After Cahill’s win in 2009 because he shed 239 pounds in six months, three weeks and five days, he returned home and added as much movement as he could into his daily routine.

“I exercised every time I got a chance. If I went and got a haircut across town, I would ride my bike,” he says, adding it was an 18-mile trip one way. “I would walk everywhere I went that I could. I would jog to the post office to check the P.O. box. I incorporated working out into my life.”

Danny Cahill after being on "The Biggest Loser."Danny Cahill after winning “The Biggest Loser.”Trae Patton/NBCU Photo Bank / Getty Images

He ran two marathons and “felt like a million bucks,” he recalls. His doctor weaned him off medications.

“(My doctor) was blown away,” Cahill says. “I came back 240 pounds lighter, and my numbers were good. I was pulled off my meds because my blood pressure fell in line.”

While his doctor was pleasantly surprised by Cahill’s success, he did worry about the speed at which Cahill lost the weight. Still, Cahill felt amazing.

“Everything was just great,” he says. “It was the weight that was causing all these (health) issues.”

But then the injuries began. He recalls being on an obstacle course and injuring a ligament in his big toe from hoisting himself up onto a platform.

“It almost tore (the ligament) in my big toe,” Cahill says. “I couldn’t walk. I wouldn’t wear a shoe on that foot for a month.”

At the time, he walked, biked and ran most of the time for his exercise. To heal, he stopped working out to rest and noticed that he gained 20-30 pounds. Even that slight gain made Cahill feel bad.

“You start feeling this pressure and this shame,” he says. “When I started regaining the weight, I withdrew.”

Cahill shares his experience with “The Biggest Loser” in the Netflix documentary “Fit for TV: The Reality of The Biggest Loser.” In the three-part series, he reveals that he gained back all the weight he lost. It became increasingly difficult to incorporate so much exercise into his busy life with a full time career and parenting.

These days, “my movement is not very often because by the time I get home from a day of work, I’m exhausted,” Cahill says.

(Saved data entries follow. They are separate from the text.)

$ cat src/spi_macros.svh
`ifndef SPI_MACROS_SVH
`define SPI_MACROS_SVH

// command word is op bit, register address and write data
`define SPI_CMD_WIDTH 12

`define SPI_READ_WIDTH 8

`define SPI_ADDR_BITS 3

// clk cycles per sclk half period
`define SPI_SCLK_HALF 4

// clk cycles with cs_n high between read address and read data
`define SPI_READ_GAP 100

`endif

$ cat src/spi_pkg.sv
`default_nettype none

package spi_pkg;

  // bit 11 of the command word
  typedef enum logic {
    OP_READ  = 1'b0,
    OP_WRITE = 1'b1
  } spi_op_e;

  typedef enum logic [2:0] {
    IDLE   = 3'd0, // waiting for an op with cs_n high
    W_DATA = 3'd1, // all command bits out on mosi
    R_ADDR = 3'd2, // op and address bits out
    R_GAP  = 3'd3, // cs_n high between read phases
    R_DATA = 3'd4, // read byte in from miso
    R_HOLD = 3'd5, // byte waits for the read stage
    FINISH = 3'd6  // one cycle cs_n high after a write
  } spi_state_e;

endpackage

`default_nettype wire

$ cat src/spi_cmd_stage.sv
`timescale 1ns/1ps
`default_nettype none

`include "spi_macros.svh"

module spi_cmd_stage
  import spi_pkg::*;
(
  input  wire                          clk,
  input  wire                          rst_n,
  input  wire                          cmd_valid,
  input  wire  [`SPI_CMD_WIDTH-1:0]    cmd_data,
  output logic                         cmd_ready,
  output logic                         op_valid,
  output spi_op_e                      op,
  output logic [`SPI_ADDR_BITS-1:0]    op_addr,
  output logic [`SPI_READ_WIDTH-1:0]   op_wdata,
  input  wire                          op_ready
);

  logic full;
  logic load;

  // free now, or freed by the engine on this edge
  assign cmd_ready = !full || op_ready;
  assign load      = cmd_valid && cmd_ready;
  assign op_valid  = full;

  always_ff @(posedge clk or negedge rst_n)
  begin
    if (!rst_n)
    begin
      full <= 1'b0;
    end
    else if (load)
    begin
      full <= 1'b1;
    end
    else if (op_ready)
    begin
      full <= 1'b0; // engine took the op
    end
  end

  // split the command word into its fields
  always_ff @(posedge clk)
  begin
    if (load)
    begin
      op       <= spi_op_e'(cmd_data[`SPI_CMD_WIDTH-1]);
      op_addr  <= cmd_data[`SPI_CMD_WIDTH-2 -: `SPI_ADDR_BITS];
      op_wdata <= cmd_data[`SPI_READ_WIDTH-1:0];
    end
  end

endmodule

`default_nettype wire

$ cat src/spi_frame_engine.sv
`timescale 1ns/1ps
`default_nettype none

`include "spi_macros.svh"

module spi_frame_engine
  import spi_pkg::*;
(
  input  wire                          clk,
  input  wire                          rst_n,
  input  wire                          op_valid,
  input  wire  spi_op_e                op,
  input  wire  [`SPI_ADDR_BITS-1:0]    op_addr,
  input  wire  [`SPI_READ_WIDTH-1:0]   op_wdata,
  output logic                         op_ready,
  output logic                         rd_in_valid,
  output logic [`SPI_READ_WIDTH-1:0]   rd_in_data,
  input  wire                          rd_in_ready,
  output logic                         sclk,
  output logic                         cs_n,
  output logic                         mosi,
  input  wire                          miso
);

  localparam int HALF_W     = $clog2(`SPI_SCLK_HALF + 1);
  localparam int BIT_W      = $clog2(`SPI_CMD_WIDTH + 1);
  localparam int GAP_W      = $clog2(`SPI_READ_GAP + 1);
  localparam int ADDR_PHASE = `SPI_ADDR_BITS + 1; // op bit plus address

  spi_state_e state;
  spi_state_e state_nxt;

  logic [HALF_W-1:0]          half_cnt;
  logic [BIT_W-1:0]           bit_cnt;
  logic [GAP_W-1:0]           gap_cnt;
  logic [`SPI_CMD_WIDTH-1:0]  tx_sr;
  logic [`SPI_READ_WIDTH-1:0] rx_sr;

  logic start;
  logic shifting;
  logic half_tick;
  logic sclk_rise;
  logic bit_end;
  logic last_bit;
  logic gap_done;

  assign op_ready    = (state == IDLE);
  assign rd_in_valid = (state == R_HOLD);
  assign rd_in_data  = rx_sr;

  assign start     = op_valid && op_ready;
  assign shifting  = (state == W_DATA) || (state == R_ADDR) || (state == R_DATA);
  assign half_tick = shifting && (half_cnt == HALF_W'(`SPI_SCLK_HALF - 1));
  assign sclk_rise = half_tick && !sclk;
  assign bit_end   = half_tick && sclk; // sclk falls here
  assign gap_done  = (state == R_GAP) && (gap_cnt == GAP_W'(`SPI_READ_GAP - 1));

  // frame length depends on the phase
  always_comb
  begin
    case (state)
      W_DATA:  last_bit = (bit_cnt == BIT_W'(`SPI_CMD_WIDTH - 1));
      R_ADDR:  last_bit = (bit_cnt == BIT_W'(ADDR_PHASE - 1));
      R_DATA:  last_bit = (bit_cnt == BIT_W'(`SPI_READ_WIDTH - 1));
      default: last_bit = 1'b0;
    endcase
  end

  always_comb
  begin
    state_nxt = state;
    case (state)
      IDLE:
        if (start)
          state_nxt = (op == OP_WRITE) ? W_DATA : R_ADDR;
      W_DATA:
        if (bit_end && last_bit)
          state_nxt = FINISH;
      R_ADDR:
        if (bit_end && last_bit)
          state_nxt = R_GAP;
      R_GAP:
        if (gap_done)
          state_nxt = R_DATA;
      R_DATA:
        if (bit_end && last_bit)
          state_nxt = R_HOLD;
      R_HOLD:
        if (rd_in_ready)
          state_nxt = IDLE;
      FINISH:
        state_nxt = IDLE;
      default:
        state_nxt = IDLE;
    endcase
  end

  always_ff @(posedge clk or negedge rst_n)
  begin
    if (!rst_n)
      state <= IDLE;
    else
      state <= state_nxt;
  end

  always_ff @(posedge clk or negedge rst_n)
  begin
    if (!rst_n)
    begin
      half_cnt <= '0;
      bit_cnt  <= '0;
      gap_cnt  <= '0;
    end
    else
    begin
      if (!shifting || half_tick)
        half_cnt <= '0;
      else
        half_cnt <= half_cnt + 1'b1;

      if (start || gap_done)
        bit_cnt <= '0; // new phase
      else if (bit_end)
        bit_cnt <= bit_cnt + 1'b1;

      if (state == R_GAP)
        gap_cnt <= gap_cnt + 1'b1;
      else
        gap_cnt <= '0;
    end
  end

  // spi pins
  always_ff @(posedge clk or negedge rst_n)
  begin
    if (!rst_n)
    begin
      sclk <= 1'b0;
      cs_n <= 1'b1;
      mosi <= 1'b0;
    end
    else
    begin
      if (half_tick)
        sclk <= ~sclk;
      else if (!shifting)
        sclk <= 1'b0;

      if (start || gap_done)
        cs_n <= 1'b0;
      else if (bit_end && last_bit)
        cs_n <= 1'b1;

      if (start)
        mosi <= (op == OP_WRITE); // msb goes out with cs_n
      else if (bit_end && last_bit)
        mosi <= 1'b0;
      else if (bit_end && state != R_DATA)
        mosi <= tx_sr[`SPI_CMD_WIDTH-2];
    end
  end

  always_ff @(posedge clk)
  begin
    if (start)
      tx_sr <= {op, op_addr, op_wdata};
    else if (bit_end)
      tx_sr <= {tx_sr[`SPI_CMD_WIDTH-2:0], 1'b0};

    if (state == R_DATA && sclk_rise)
      rx_sr <= {rx_sr[`SPI_READ_WIDTH-2:0], miso}; // msb first
  end

endmodule

`default_nettype wire

$ cat src/spi_read_stage.sv
`timescale 1ns/1ps
`default_nettype none

`include "spi_macros.svh"

module spi_read_stage (
  input  wire                          clk,
  input  wire                          rst_n,
  input  wire                          rd_in_valid,
  input  wire  [`SPI_READ_WIDTH-1:0]   rd_in_data,
  output logic                         rd_in_ready,
  output logic                         rd_valid,
  output logic [`SPI_READ_WIDTH-1:0]   rd_data,
  input  wire                          rd_ready
);

  logic full;
  logic load;

  assign rd_in_ready = !full || rd_ready; // host may drain on this edge
  assign load        = rd_in_valid && rd_in_ready;
  assign rd_valid    = full;

  always_ff @(posedge clk or negedge rst_n)
  begin
    if (!rst_n)
    begin
      full <= 1'b0;
    end
    else if (load)
    begin
      full <= 1'b1;
    end
    else if (rd_ready)
    begin
      full <= 1'b0;
    end
  end

  always_ff @(posedge clk)
  begin
    if (load)
      rd_data <= rd_in_data; // held until the host takes it
  end

endmodule

`default_nettype wire

$ cat src/spi_master_top.sv
`timescale 1ns/1ps
`default_nettype none

`include "spi_macros.svh"

module spi_master_top
  import spi_pkg::*;
(
  input  wire                          clk,
  input  wire                          rst_n,
  input  wire                          cmd_valid,
  input  wire  [`SPI_CMD_WIDTH-1:0]    cmd_data,
  output logic                         cmd_ready,
  output logic                         rd_valid,
  output logic [`SPI_READ_WIDTH-1:0]   rd_data,
  input  wire                          rd_ready,
  output logic                         sclk,
  output logic                         cs_n,
  output logic                         mosi,
  input  wire                          miso
);

  // command stage to frame engine
  logic                        op_valid;
  spi_op_e                     op;
  logic [`SPI_ADDR_BITS-1:0]   op_addr;
  logic [`SPI_READ_WIDTH-1:0]  op_wdata;
  logic                        op_ready;

  // frame engine to read stage
  logic                        rd_in_valid;
  logic [`SPI_READ_WIDTH-1:0]  rd_in_data;
  logic                        rd_in_ready;

  spi_cmd_stage cmd_stage0 (
    .clk       (clk),
    .rst_n     (rst_n),
    .cmd_valid (cmd_valid),
    .cmd_data  (cmd_data),
    .cmd_ready (cmd_ready),
    .op_valid  (op_valid),
    .op        (op),
    .op_addr   (op_addr),
    .op_wdata  (op_wdata),
    .op_ready  (op_ready)
  );

  spi_frame_engine frame_engine0 (
    .clk         (clk),
    .rst_n       (rst_n),
    .op_valid    (op_valid),
    .op          (op),
    .op_addr     (op_addr),
    .op_wdata    (op_wdata),
    .op_ready    (op_ready),
    .rd_in_valid (rd_in_valid),
    .rd_in_data  (rd_in_data),
    .rd_in_ready (rd_in_ready),
    .sclk        (sclk),
    .cs_n        (cs_n),
    .mosi        (mosi),
    .miso        (miso)
  );

  spi_read_stage read_stage0 (
    .clk         (clk),
    .rst_n       (rst_n),
    .rd_in_valid (rd_in_valid),
    .rd_in_data  (rd_in_data),
    .rd_in_ready (rd_in_ready),
    .rd_valid    (rd_valid),
    .rd_data     (rd_data),
    .rd_ready    (rd_ready)
  );

endmodule

`default_nettype wire

$ cat config.mk
export PLATFORM = sky130hd
export DESIGN_NAME = spi_master_top
export DESIGN_NICKNAME = d
export VERILOG_FILES = /design/src/spi_pkg.sv /design/src/spi_cmd_stage.sv /design/src/spi_frame_engine.sv /design/src/spi_read_stage.sv /design/src/spi_master_top.sv
export VERILOG_INCLUDE_DIRS = /design/src
export SDC_FILE = /design/constraint.sdc
export NUM_CORES = 1
export LEC_CHECK = 0
export BUFFER_PORTS_ARGS = -buffer_cell sky130_fd_sc_hd__buf_2
export CAP_MARGIN = 40
export CORE_MARGIN = 5
export CORE_UTILIZATION = 55
export DETAILED_ROUTE_END_ITERATION = 10
export GPL_TIMING_DRIVEN = 0
export HOLD_SLACK_MARGIN = 0.03
export PLACE_DENSITY_LB_ADDON = 0.12
export SYNTH_ARGS = -nofsm -noshare
export SYNTH_HDL_FRONTEND = slang
export SYNTH_SLANG_ARGS = --single-unit
$ cat constraint.sdc
create_clock -name clk -period 3.4 [get_ports clk]
set_clock_uncertainty 0.15 [all_clocks]
set_input_delay 0.34 -clock clk [delete_from_list [all_inputs] [get_ports clk]]
set_output_delay 0.34 -clock clk [all_outputs]
set_load 0.1 [all_outputs]
# Word-level counts from Yosys, hierarchy flattened
# Index checks and enable logic that the tools add are counted.
word_totals:
  input_bits: 17
  wordCells: 91
  output_inout_bits: 13
  register_bits: 61
op_classes:
  n_reduce_logical: 28
  addsub: 3
  muxes: 26
  n_eq_ne: 18
  bitwise_logic: 1
ops:
  columns: ["op", "count"]
  rows:
  - ["$mux W11", 2]
  - ["$mux W3", 7]
  - ["$pmux W3 S6", 1]
  - ["$mux W1", 11]
  - ["$logic_and A1 B1 Y1", 10]
  - ["$ne A2 B2 Y1 const B", 5]
  - ["$reduce_bool A2 Y1", 5]
  - ["$eq A3 B2 Y1 const B", 3]
  - ["$mux W4", 2]
  - ["$add A7 B1 Y7 const B", 1]
  - ["$eq A7 B7 Y1 const B", 1]
  - ["$mux W7", 1]
  - ["$eq A3 B3 Y1 const B", 2]
  - ["$logic_or A1 B1 Y1", 6]
  - ["$reduce_and A6 Y1", 1]
  - ["$add A4 B1 Y4 const B", 1]
  - ["$eq A4 B2 Y1 const B", 1]
  - ["$eq A4 B3 Y1 const B", 1]
  - ["$eq A4 B4 Y1 const B", 1]
  - ["$logic_not A1 Y1", 4]
  - ["$ne A2 B1 Y1 const B", 2]
  - ["$add A3 B1 Y3 const B", 1]
  - ["$eq A3 B1 Y1 const B", 1]
  - ["$logic_not A3 Y1", 1]
  - ["other kinds (5)", 5]

# Longest topological paths before layout
# Gate-level depths: netlist (run 1).
depth:
  word_depth: 9
  depth_mapped: 8

# Modules after synthesis
# Synthesis (run 1) repeated with hierarchy kept, for this count alone.
unflattened:
  cells_unflattened: 197
  hier_area_um2: 2533.7
by_module_without_submodules:
  columns: ["module", "area_each_um2", "seq_area_each_um2", "cells_per_inst", "n_inst"]
  rows:
  - ["spi_frame_engine", 1825.5, 1072.3, 169, 1]
  - ["spi_cmd_stage", 414.1, 385.4, 16, 1]
  - ["spi_read_stage", 294.0, 265.3, 12, 1]

# Worst setup path after synthesis (run 1)
# No wires, ideal clock.
synth_timing:
  path_type: "reg-to-reg"
  start: "reg frame_engine0.state[2]"
  end: "reg cmd_stage0.op (enable)"
  t_arrival_ns: 2.127
  stages_incl_launch_ff: 5
  path_slack_ns: 0.768
  setup_ns: 0.355
  path_buffers: 1
  required_ns: 2.895
  path_cell_list: "dfrtp_1 -> buf_2 -> nor3_1 -> nand2b_1 -> and2_1"
synth_between:
  elab_chain_cells: 3
synth_lines:
  columns: ["item", "line", "rtl"]
  rows:
  - ["from (decl)", "spi_frame_engine.sv:30", "spi_state_e state;"]
  - ["from (signal assigned)", "spi_frame_engine.sv:103", "state <= state_nxt;"]
  - ["$logic_not A3 Y1", "spi_frame_engine.sv:47", "assign op_ready = (state == IDLE);"]
  - ["$logic_or A1 B1 Y1", "spi_cmd_stage.sv:25", "assign cmd_ready = !full || op_ready;"]
  - ["named net cmd_ready", "spi_master_top.sv:13", "output logic cmd_ready,"]
  - ["$logic_and A1 B1 Y1", "spi_cmd_stage.sv:26", "assign load = cmd_valid && cmd_ready;"]
  - ["named net cmd_stage0.load", "spi_cmd_stage.sv:22", "logic load;"]
  - ["to (signal assigned)", "spi_cmd_stage.sv:50", "op <= spi_op_e'(cmd_data[`SPI_CMD_WIDTH-1]);"]
  - ["to (decl)", "spi_cmd_stage.sv:15", "output spi_op_e op,"]
# The timed path passes the listed nets, and every way through them passes these cells.
# A chain may end at the register's enable or synchronous reset.

# Worst setup path in the final report (run 1)
layout_timing:
  start: "reg frame_engine0.state[2]"
  end: "out cmd_ready"
layout_between:
  elab_chain_cells: 2
layout_lines:
  columns: ["item", "line"]
  rows:
  - ["$logic_not A3 Y1", "spi_frame_engine.sv:47"]
  - ["$logic_or A1 B1 Y1", "spi_cmd_stage.sv:25"]
  - ["to (decl)", "spi_master_top.sv:13"]
# Every way passes these cells.

==> results by group, run 1 <==
Status
  • Status: finished clean

Clock tree
  • Post-CTS Resized: 0
  • Max H-tree Level: 3
  • Sink Count: 61
  • Clock slew at reported path FFs: 0.06 ns
  • Total CTS buffers: 9
  • Post-CTS Setup Bufs: 0
  • CTS Buffer Depth: 2
  • Skew-Pair Late Insertion Delay: 0.32 ns
  • CTS tree: yes
  • Root buf cell: clkbuf_8
  • # hold bufs at CTS: 5

Floorplanning
  • Num ports: 30
  • Die width: 77.6 um
  • Die height: 77.6 um
  • CORE AREA: 4380 sq um
  • DIE AREA: 6020 sq um
  • Std-Cell Rows: 24
  • Initial core utilization: 0.573

Logic synthesis
  • Count leader, synth: nand2_1
  • Dominant cell type by area after synthesis: edfxtp_1
  • Synthesized flop and latch total: 61
  • YS warnings: 0
  • Async SR Flop Fraction: 0.361
  • Post-synth top area share: 0.466
  • Post-synth EDFFs: 39
  • Post-synth top cells: nand2_1, edfxtp_1, dfrtp_1
  • Syn_nets: 221
  • Avg Cell Area, Syn: 12.6 sq um
  • Mapped Area: 2510 sq um
  • Post-synthesis instance total: 200
  • Synth top area cells: edfxtp_1, dfrtp_1, nand2_1, xnor2_1, ha_1
  • Primary FF master, synth: edfxtp_1
  • Synth cell types: 38
  • Sequential area share after synthesis: 0.686

STA
  • Max-slew violation count: 0
  • Final hold violation count: 0
  • Final setup TNS: 0 ns
  • Fin crit share: 0.722
  • Peak Freq: 408 MHz
  • Slew margin rel.: 0.645
  • Slew @ Worst Pin: 0.533 ns
  • Unrepaired setup endpoints after global routing: false
  • # setup viols final: 0
  • Min Tclk post-route: 2.45 ns

Power
  • Maximum VDD drop: 0.546 mV
  • PD cells: 797 nW/um^2
  • Leakage: 1.24 nW

Detailed routing
  • Routed Antenna Nets: 0
  • DR vias: 1664
  • # DRC: 0
  • First-pass detailed-route iteration total: 4
  • DR iter-0 viols: 84
  • Final wirelength: 4250 um
  • Wire per inst: 13.8 um
  • Vias per Instance: 5.40

Worst setup path
  • WP data required: 2.91 ns
  • Critical Path Fanout Max: 10
  • Critical Path Most Common Cell: buf_2
  • CP Launch Type: flip-flop
  • CP endpoint kind: output pin
  • WS Path Type: flip-flop to output pin
  • Cells along the critical path: buf_2 -> nor3_1 -> nand2b_1 -> buf_2
  • Largest stage delay, worst path: 0.45 ns
  • CP max stage cell: dfrtp_1
  • Buf/Inv on CP: 2
  • CP arrival: 1.96 ns
  • CP delay by family, top: buffers and inverters

Global routing
  • Total gr overflow: 0
  • First-pass GRT wire length: 7400 um
  • Total GRT Usage: 0.154
  • Pin count of the biggest net entering global routing: 23
  • Vias in the first global route: 1680
  • Initial antenna violation count: 0

Placement
  • Routability congestion estimate: 0.814
  • Placed inst area: 2740 sq um
  • Cells after DPL: 283
  • Final HPWL DP: 2990 um
  • Port Buffers: 29

Final layout
  • Layout Nets: 272
  • Final Cell Area: 3020 sq um
  • Post-Layout Cell Count: 308
  • Antenna diodes: 0
  • Area delta synth->final: 20.1%
  • Ratio of cells with drive above 1 in the final layout: 0.215
  • Fillers: 327

Worst hold path
  • Hold WC Path Type: primary input to flip-flop

Job
  • Max-capacitance violation count: 0
-- where the power goes --
| group | internal (mW) | switching [mW] | leakage [nW] |
|---|---|---|---|
| combinational | 0.242 | 0.545 | 0.503 |
| sequential | 0.972 | 0.0545 | 0.647 |
| clock | 0.334 | 0.258 | 0.0907 |
-- cell usage in the layout, fill, tap and decap left out, types with 4 or more instances in the layout --
| cell | netlist | layout |
|---|---|---|
| clkbuf_8 | 0 | 9 |
| xnor2_1 | 6 | 6 |
| clkbuf_1 | 2 | 4 |
| nor3_1 | 7 | 7 |
| o21ai_0 | 7 | 6 |
| a21oi_1 | 6 | 6 |
| or3_1 | 4 | 4 |
| edfxtp_1 | 39 | 39 |
| dfrtp_1 | 21 | 21 |
| ha_1 | 4 | 4 |
| nor2b_1 | 4 | 4 |
| nand2b_1 | 6 | 6 |
| nand3_1 | 5 | 5 |
| dlygate4sd3_1 | 0 | 9 |
| buf_2 | 5 | 34 |
| nand2_1 | 41 | 41 |
| nor2_1 | 11 | 11 |
-- metrics by stage --
stage                      util  total power, mW  setup WS (ns)  hold slack [ns]
after detailed placement  0.626             1.82           1.02            0.184
after global routing      0.688             2.56          0.801           0.0318
after global placement    0.621             1.79          0.484            0.173
final                     0.688             2.41          0.946           0.0408
after CTS                 0.679             2.42          0.956           0.0300
after floorplan               -             1.65          0.768           -0.106
-- registers in the layout (all words and copies together) (netlist names) --
register	flops
frame_engine0.half_cnt	3
frame_engine0.tx_sr	11
cmd_stage0.op_valid	1
frame_engine0.sclk	1
frame_engine0.bit_cnt	4
cmd_stage0.op_wdata	8
read_stage0.rd_valid	1
cmd_stage0.op_addr	3
frame_engine0.rd_in_data	8
read_stage0.rd_data	8
frame_engine0.mosi	1
frame_engine0.gap_cnt	7
cmd_stage0.op	1
frame_engine0.state	3
frame_engine0.cs_n	1
-- per-layer routing --
| metal | GRT usage | part of all wire | vias to the layer above |
|---|---|---|---|
| li1 | - | - | 811 |
| met1 | 0.193 | 0.43 | 789 |
| met2 | 0.240 | 0.49 | 52 |
| met3 | 0.0428 | 0.062 | 12 |
| met4 | 0.0893 | 0.026 | 0 |
| met5 | 0 | 0 | - |
-- cell families after synthesis --
family	Yosys count	share of synthesized area
AND/OR/NAND/NOR	91	0.173
multiplexers	3	0.0144
flip-flops	61	0.686
XOR/XNOR	8	0.0279
adder cells (fa/ha/maj)	4	0.0199
buffers and inverters	10	0.0189
AO/OA/AOI/OAI	23	0.0598
-- path summary, 6_finish.rpt --
check                                            start                  endpoint  slack [ns]  cells past startpoint
max                             frame_engine0.state[2]                 cmd_ready        0.95                      4
max in group asynchronous                        rst_n        frame_engine0.cs_n        2.38                      2
min in group asynchronous                        rst_n  frame_engine0.bit_cnt[2]        0.37                      2
max reg2reg                     frame_engine0.state[2]    frame_engine0.tx_sr[5]        0.99                      6
min                                        cmd_data[0]    cmd_stage0.op_wdata[0]        0.04                      1
min reg2reg                frame_engine0.rd_in_data[7]    read_stage0.rd_data[7]        0.28                      0
-- area by class of cell --
| type | count | area, sq um | share of cell area |
|---|---|---|---|
| tap | 52 | 65.1 | 0.0216 |
| sequential | 61 | 1720 | 0.571 |
| multi-input combinational | 129 | 748 | 0.248 |
| timing repair buffer | 40 | 250 | 0.0830 |
| inverter | 2 | 7.51 | 0.00249 |
| buffer | 8 | 40.0 | 0.0133 |
| clock buffer | 11 | 131 | 0.0436 |
| clock inverter | 5 | 51.3 | 0.0170 |
No activity file was read; power rests on OpenSTA's default activity.
==> run 2, diff against run 1 <==
--- a/config.mk
+++ b/config.mk
@@ -6,6 +6,7 @@
 export SDC_FILE = /design/constraint.sdc
 export NUM_CORES = 1
 export LEC_CHECK = 0
+export ABC_AREA = 1
 export BUFFER_PORTS_ARGS = -buffer_cell sky130_fd_sc_hd__buf_2
 export CAP_MARGIN = 40
 export CORE_MARGIN = 5
==> constraint.sdc (replaced) <==
create_clock -name clk -period 2.5 [get_ports clk]
set_clock_uncertainty 0.15 [all_clocks]
set_input_delay 0.25 -clock clk [delete_from_list [all_inputs] [get_ports clk]]
set_output_delay 0.25 -clock clk [all_outputs]
set_load 0.1 [all_outputs]
==> run 2 against run 1 <==
Final area increased by 4.2%. Sequential power grew 47%. Synthesized cell count grew 14%. Critical path depth grew 2. Largest cell class unchanged. Routed wire length up 3.7%. Total power grew 56%.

Cahill also faced some health troubles. Two years ago, he felt a pain in his back and visited the emergency room. He waited for 20 hours and considered leaving a few times. But something kept him there.

“I started feeling really strange, and then I was like something’s wrong here,” he says. “If you feel like something’s wrong — they always say that people have this sense of dread or a sense that says something’s wrong — get it checked out.”

Doctors found a large aneurysm, which they attributed to a failing heart valve, which was “partially fused” since he was born.

“I was lucky to find (the aneurysm),” he says. “I could be dead right now.”

Doctors repaired his valve during open heart surgery and he has been doing well since. He takes blood pressure medication and prescription for nerve damage in his foot, which makes it hard for him to walk at times.

Cahill and his wife recently made some lifestyle changes.

“We’re taking walks with the dogs. We are starting to cook better and eat whole foods instead of processed foods,” Cahill says. “That’s going to make a difference. It just takes time to see that difference.”

He hopes he’ll be able to stop taking blood pressure medication again.

“I’ve gotten to where I can walk pretty good distances again and I’m happy about that,” he says. “I can’t wait for it to be six months, a year, for me to be off those meds. That’s my goal.”

Even knowing what he knows now about “The Biggest Loser,” Cahill says he would do it again.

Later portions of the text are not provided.